Repeat exactly, and only, the lines below starting at the line that contains "output [7:0] p, output" and ending at the line that contains "5'b0_0000: tt = 4'b1000;", inclusive of both.

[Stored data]
───
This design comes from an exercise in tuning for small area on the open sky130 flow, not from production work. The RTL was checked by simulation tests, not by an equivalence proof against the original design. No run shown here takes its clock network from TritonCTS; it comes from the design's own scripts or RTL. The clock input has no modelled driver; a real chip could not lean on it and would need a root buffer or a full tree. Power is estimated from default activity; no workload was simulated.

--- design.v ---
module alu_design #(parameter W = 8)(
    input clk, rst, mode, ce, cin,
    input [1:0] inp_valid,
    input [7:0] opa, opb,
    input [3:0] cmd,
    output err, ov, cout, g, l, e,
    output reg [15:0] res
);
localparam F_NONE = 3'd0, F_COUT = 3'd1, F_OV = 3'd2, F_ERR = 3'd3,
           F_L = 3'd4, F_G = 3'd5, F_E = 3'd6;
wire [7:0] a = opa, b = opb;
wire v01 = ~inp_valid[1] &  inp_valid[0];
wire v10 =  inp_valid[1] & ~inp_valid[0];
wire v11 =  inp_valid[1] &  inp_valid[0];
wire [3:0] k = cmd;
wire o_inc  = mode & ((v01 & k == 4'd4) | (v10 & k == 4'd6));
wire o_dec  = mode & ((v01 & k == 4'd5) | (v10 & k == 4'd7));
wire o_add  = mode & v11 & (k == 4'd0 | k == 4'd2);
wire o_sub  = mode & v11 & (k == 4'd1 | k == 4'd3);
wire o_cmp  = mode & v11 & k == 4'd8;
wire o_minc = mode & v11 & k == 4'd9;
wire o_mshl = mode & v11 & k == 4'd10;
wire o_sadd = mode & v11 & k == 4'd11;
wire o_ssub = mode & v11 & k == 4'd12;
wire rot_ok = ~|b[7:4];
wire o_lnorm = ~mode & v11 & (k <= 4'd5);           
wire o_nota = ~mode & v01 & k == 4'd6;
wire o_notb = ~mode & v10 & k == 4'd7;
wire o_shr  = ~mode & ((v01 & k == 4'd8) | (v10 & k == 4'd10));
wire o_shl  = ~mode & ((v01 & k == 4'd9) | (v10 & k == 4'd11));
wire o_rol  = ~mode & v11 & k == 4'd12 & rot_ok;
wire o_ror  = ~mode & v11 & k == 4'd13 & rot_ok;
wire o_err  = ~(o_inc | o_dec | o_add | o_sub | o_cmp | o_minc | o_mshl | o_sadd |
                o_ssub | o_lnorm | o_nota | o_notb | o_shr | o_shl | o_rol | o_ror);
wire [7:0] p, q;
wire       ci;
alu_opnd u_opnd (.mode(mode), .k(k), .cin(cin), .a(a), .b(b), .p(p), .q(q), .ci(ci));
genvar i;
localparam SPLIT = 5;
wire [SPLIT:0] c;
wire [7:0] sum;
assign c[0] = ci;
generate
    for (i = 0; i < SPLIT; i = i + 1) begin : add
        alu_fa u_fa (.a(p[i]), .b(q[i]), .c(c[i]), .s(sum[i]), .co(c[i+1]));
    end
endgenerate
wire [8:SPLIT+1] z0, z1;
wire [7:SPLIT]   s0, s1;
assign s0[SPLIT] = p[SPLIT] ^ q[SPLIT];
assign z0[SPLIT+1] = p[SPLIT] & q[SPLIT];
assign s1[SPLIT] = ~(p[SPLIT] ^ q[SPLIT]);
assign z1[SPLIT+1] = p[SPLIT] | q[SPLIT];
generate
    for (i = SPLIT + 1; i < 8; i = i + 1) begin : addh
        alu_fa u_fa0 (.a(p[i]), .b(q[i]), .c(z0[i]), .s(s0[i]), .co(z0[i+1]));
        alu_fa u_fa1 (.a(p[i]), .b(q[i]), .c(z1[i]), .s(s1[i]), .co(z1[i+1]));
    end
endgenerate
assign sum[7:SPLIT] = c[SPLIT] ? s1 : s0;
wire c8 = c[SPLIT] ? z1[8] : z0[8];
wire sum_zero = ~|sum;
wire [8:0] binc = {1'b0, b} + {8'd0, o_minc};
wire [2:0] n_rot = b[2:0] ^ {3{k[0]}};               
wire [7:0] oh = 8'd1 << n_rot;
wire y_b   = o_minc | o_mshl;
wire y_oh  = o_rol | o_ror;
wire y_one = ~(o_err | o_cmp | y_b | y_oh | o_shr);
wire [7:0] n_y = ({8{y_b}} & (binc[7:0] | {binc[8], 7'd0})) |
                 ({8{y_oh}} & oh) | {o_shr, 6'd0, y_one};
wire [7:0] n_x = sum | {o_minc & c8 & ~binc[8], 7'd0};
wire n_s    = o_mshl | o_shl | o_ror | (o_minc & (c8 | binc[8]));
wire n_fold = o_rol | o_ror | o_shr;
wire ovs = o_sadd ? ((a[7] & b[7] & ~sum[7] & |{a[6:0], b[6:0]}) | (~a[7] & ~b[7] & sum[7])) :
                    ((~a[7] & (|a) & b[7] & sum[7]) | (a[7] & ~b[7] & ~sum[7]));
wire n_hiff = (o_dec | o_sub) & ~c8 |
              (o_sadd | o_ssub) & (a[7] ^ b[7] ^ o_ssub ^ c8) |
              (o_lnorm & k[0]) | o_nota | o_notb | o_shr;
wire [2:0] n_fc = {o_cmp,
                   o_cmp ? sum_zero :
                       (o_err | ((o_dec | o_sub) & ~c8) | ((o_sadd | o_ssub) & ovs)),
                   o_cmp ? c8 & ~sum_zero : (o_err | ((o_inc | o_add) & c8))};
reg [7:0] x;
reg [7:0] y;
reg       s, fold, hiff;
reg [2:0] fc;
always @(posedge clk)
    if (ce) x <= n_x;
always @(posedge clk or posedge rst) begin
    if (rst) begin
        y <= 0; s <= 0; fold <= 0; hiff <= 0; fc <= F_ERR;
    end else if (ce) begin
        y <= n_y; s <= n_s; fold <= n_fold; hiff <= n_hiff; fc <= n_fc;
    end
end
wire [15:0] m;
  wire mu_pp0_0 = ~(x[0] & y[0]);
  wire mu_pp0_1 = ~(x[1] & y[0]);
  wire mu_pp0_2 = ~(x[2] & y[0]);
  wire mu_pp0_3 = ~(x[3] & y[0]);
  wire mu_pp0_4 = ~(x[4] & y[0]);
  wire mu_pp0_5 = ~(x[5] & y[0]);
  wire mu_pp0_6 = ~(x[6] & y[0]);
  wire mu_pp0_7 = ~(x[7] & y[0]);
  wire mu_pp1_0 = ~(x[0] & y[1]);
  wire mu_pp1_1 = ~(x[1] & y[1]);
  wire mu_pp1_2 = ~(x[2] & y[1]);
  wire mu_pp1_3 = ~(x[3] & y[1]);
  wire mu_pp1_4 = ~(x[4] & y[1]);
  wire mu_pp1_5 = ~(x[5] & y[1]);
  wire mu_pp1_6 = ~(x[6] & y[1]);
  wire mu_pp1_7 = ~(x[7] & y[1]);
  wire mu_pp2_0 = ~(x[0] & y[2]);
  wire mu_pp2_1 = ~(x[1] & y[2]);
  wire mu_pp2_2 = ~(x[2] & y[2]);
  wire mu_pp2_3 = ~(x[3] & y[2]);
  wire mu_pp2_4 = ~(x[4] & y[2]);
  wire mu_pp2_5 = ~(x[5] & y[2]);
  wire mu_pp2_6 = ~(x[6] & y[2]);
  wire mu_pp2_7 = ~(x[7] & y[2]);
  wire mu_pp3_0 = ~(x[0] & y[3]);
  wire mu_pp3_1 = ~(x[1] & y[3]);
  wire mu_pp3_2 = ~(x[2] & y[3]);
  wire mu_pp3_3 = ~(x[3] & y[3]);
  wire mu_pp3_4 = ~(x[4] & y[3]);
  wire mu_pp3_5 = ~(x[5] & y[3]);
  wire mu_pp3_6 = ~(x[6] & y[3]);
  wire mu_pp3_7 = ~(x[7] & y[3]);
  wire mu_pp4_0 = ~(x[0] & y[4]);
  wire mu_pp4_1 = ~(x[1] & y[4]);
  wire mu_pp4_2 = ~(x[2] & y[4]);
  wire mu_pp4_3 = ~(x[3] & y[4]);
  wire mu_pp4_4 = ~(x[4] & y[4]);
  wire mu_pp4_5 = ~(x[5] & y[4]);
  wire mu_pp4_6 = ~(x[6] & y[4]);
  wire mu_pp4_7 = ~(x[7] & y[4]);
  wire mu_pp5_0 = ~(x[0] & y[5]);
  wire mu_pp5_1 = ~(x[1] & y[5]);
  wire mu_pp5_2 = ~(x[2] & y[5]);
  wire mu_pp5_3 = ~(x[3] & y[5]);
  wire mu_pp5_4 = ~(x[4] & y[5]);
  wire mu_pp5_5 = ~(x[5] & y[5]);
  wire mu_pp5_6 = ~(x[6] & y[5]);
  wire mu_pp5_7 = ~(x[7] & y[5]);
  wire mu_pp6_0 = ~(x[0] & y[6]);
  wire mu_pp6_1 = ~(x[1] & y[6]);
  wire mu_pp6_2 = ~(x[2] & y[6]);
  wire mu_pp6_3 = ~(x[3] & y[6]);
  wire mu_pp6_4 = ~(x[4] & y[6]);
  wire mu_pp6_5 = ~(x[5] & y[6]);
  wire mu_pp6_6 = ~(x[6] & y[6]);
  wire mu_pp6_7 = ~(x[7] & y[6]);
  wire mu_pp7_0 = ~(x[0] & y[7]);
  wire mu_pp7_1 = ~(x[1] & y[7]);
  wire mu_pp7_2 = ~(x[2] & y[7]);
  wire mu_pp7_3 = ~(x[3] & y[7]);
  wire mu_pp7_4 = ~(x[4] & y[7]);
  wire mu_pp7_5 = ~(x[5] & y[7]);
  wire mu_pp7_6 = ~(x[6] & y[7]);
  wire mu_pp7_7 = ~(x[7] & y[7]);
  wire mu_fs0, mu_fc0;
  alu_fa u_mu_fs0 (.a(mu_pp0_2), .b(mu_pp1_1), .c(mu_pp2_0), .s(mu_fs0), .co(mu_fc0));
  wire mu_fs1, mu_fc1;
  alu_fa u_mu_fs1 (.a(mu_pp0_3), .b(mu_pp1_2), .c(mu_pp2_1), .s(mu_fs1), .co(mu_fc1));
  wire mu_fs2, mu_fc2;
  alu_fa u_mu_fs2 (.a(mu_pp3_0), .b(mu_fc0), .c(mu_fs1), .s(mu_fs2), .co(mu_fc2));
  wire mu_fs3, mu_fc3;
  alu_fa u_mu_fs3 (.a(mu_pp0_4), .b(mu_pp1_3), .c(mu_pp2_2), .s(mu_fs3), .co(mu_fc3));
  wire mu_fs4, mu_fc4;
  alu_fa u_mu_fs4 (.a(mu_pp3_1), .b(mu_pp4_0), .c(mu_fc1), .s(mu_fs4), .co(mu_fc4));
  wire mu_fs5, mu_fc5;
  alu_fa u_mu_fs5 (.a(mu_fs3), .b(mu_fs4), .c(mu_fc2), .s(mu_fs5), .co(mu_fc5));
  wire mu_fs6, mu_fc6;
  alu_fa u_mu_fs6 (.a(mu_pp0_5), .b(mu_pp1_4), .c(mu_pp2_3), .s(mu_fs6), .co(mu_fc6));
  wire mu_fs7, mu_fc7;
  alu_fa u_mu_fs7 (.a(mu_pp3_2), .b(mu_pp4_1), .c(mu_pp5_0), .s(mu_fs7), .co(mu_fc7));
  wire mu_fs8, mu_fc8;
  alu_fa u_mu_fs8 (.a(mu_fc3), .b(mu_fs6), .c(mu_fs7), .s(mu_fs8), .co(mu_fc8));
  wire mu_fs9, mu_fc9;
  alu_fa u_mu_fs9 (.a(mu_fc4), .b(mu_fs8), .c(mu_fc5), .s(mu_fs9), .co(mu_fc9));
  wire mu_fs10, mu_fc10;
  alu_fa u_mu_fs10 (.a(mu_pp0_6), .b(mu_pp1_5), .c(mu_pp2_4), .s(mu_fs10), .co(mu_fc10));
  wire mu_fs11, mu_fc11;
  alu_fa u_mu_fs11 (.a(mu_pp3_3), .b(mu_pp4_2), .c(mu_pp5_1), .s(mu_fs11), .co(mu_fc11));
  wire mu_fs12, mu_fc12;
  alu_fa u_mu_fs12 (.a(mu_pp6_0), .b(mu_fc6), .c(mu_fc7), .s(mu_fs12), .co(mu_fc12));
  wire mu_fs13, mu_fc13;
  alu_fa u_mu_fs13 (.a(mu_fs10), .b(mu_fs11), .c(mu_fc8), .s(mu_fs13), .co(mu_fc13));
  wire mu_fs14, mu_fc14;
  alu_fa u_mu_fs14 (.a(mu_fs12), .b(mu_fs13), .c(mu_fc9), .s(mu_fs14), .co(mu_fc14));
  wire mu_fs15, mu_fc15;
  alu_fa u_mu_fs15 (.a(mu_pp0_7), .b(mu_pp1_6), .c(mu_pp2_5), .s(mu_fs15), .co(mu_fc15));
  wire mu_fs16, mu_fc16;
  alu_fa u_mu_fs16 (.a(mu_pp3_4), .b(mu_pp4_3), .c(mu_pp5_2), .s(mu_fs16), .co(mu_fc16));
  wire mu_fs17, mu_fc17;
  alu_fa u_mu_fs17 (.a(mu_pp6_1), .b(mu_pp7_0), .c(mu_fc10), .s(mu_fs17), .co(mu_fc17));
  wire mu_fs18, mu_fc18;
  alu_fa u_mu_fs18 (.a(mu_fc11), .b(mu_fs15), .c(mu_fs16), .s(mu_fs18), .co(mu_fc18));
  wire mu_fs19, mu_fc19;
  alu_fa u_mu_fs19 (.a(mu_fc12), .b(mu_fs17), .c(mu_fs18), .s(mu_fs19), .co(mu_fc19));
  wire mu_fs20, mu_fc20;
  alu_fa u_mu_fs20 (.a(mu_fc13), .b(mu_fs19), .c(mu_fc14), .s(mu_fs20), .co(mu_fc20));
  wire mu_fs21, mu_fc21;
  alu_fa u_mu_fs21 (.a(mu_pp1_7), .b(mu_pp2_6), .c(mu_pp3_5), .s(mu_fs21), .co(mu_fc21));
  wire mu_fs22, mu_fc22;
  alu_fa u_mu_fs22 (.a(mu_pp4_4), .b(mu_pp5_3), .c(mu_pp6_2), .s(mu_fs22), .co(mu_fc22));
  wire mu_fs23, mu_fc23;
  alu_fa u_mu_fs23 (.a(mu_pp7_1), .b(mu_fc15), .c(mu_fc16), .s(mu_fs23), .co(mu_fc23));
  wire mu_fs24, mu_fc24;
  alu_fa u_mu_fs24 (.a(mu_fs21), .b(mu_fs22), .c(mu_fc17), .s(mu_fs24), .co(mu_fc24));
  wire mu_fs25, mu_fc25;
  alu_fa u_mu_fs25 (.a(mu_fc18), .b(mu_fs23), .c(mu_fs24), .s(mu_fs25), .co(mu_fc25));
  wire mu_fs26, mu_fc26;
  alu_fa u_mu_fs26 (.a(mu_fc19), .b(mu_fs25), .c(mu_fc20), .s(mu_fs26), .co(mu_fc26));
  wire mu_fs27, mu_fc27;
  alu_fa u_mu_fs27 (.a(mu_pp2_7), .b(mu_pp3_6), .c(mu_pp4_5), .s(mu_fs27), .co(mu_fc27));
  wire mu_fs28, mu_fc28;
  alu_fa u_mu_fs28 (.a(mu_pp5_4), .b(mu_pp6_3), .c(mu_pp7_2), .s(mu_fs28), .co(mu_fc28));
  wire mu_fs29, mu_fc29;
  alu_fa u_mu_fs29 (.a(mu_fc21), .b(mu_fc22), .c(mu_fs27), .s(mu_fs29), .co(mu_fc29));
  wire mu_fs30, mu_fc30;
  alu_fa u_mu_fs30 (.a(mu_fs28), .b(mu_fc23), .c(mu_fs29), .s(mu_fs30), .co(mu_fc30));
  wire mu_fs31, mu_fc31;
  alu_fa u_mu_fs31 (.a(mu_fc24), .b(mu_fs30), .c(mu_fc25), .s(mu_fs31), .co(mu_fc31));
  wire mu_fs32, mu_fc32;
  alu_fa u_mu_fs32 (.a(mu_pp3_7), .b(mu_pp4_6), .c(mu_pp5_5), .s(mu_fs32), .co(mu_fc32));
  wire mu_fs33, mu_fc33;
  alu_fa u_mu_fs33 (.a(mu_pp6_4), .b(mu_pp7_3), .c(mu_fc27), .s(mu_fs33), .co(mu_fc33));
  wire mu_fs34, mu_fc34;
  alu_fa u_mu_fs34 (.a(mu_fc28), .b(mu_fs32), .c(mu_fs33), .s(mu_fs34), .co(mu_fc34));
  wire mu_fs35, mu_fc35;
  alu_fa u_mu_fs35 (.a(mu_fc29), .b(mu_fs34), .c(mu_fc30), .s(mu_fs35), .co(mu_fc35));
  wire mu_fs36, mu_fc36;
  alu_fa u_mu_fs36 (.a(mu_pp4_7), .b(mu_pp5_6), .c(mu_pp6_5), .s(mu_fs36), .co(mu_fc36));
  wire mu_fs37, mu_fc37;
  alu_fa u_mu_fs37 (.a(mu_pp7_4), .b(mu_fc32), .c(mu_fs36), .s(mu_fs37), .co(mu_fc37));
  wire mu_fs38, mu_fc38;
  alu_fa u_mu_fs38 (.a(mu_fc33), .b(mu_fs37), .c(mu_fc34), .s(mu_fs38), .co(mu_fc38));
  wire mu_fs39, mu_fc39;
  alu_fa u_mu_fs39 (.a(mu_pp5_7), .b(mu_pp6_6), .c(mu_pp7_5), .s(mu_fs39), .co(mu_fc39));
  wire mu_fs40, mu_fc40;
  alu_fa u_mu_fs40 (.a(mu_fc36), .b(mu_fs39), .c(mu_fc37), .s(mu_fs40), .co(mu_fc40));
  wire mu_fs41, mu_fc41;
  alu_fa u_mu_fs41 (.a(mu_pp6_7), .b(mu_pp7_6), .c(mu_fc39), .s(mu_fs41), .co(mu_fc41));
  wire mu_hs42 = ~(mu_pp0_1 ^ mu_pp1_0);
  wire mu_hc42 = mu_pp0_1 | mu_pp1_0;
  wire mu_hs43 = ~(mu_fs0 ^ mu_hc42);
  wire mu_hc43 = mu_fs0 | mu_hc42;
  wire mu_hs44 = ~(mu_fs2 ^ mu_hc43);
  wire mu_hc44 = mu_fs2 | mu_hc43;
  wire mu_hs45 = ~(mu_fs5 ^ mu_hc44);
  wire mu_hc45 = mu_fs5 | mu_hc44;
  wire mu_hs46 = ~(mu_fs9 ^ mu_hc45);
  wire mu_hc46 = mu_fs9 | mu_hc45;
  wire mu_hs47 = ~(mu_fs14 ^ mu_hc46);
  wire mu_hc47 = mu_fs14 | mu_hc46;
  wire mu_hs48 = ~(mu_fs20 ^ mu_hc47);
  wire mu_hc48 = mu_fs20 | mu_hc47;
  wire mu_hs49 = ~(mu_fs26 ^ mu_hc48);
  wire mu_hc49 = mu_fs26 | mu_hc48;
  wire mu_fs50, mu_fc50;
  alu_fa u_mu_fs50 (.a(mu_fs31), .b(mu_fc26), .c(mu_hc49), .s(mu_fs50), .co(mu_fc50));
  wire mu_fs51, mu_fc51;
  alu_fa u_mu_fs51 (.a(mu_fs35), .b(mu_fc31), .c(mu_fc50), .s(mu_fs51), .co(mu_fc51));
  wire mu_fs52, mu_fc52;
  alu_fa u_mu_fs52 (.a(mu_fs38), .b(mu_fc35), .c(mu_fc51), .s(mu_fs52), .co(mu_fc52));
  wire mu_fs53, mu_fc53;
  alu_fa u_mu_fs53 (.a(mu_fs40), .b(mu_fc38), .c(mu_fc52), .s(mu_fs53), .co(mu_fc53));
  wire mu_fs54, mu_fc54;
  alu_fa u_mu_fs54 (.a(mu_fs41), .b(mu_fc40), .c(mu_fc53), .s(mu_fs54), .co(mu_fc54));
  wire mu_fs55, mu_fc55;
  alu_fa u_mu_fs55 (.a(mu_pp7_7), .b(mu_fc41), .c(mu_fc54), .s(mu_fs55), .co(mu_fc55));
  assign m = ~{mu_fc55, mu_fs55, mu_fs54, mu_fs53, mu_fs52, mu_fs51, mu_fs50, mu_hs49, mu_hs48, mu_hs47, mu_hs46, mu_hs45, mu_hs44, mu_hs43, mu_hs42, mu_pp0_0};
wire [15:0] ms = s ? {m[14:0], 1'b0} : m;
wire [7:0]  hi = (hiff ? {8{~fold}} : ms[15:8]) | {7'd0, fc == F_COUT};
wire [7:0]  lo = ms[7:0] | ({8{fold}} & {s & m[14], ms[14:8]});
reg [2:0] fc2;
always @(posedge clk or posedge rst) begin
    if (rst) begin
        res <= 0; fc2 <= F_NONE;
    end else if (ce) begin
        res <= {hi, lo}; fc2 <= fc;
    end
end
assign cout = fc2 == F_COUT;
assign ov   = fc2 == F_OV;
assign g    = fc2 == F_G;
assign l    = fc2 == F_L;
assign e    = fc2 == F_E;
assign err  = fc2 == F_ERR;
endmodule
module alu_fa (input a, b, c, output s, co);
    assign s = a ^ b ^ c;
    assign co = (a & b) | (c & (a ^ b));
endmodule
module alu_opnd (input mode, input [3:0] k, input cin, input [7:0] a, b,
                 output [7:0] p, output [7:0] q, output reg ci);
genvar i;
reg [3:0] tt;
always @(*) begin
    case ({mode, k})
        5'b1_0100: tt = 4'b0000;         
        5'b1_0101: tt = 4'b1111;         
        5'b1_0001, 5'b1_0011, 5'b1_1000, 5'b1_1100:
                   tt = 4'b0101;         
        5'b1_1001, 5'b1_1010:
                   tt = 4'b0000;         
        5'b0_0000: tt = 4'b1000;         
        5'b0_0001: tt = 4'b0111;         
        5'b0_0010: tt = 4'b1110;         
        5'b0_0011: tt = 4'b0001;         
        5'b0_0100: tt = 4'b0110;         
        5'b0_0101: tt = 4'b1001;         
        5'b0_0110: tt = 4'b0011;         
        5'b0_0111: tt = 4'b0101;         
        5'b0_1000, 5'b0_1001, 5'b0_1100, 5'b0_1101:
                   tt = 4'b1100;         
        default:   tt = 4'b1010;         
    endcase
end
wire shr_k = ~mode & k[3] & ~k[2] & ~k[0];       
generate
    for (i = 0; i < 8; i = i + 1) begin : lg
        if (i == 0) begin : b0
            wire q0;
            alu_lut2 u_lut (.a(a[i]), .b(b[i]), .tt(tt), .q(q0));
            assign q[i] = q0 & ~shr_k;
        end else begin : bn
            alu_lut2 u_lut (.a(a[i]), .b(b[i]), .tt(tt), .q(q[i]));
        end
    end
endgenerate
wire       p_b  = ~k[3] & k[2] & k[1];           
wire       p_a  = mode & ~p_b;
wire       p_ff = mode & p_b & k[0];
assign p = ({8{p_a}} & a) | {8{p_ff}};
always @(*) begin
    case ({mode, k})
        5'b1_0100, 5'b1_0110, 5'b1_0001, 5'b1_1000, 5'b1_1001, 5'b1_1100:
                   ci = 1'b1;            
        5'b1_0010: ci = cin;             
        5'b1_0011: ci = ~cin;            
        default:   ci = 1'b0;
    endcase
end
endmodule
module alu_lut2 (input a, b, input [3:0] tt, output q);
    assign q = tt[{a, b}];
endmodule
───
### The completed task:
                 output [7:0] p, output [7:0] q, output reg ci);
genvar i;
reg [3:0] tt;
always @(*) begin
    case ({mode, k})
        5'b1_0100: tt = 4'b0000;         
        5'b1_0101: tt = 4'b1111;         
        5'b1_0001, 5'b1_0011, 5'b1_1000, 5'b1_1100:
                   tt = 4'b0101;         
        5'b1_1001, 5'b1_1010:
                   tt = 4'b0000;         
        5'b0_0000: tt = 4'b1000;         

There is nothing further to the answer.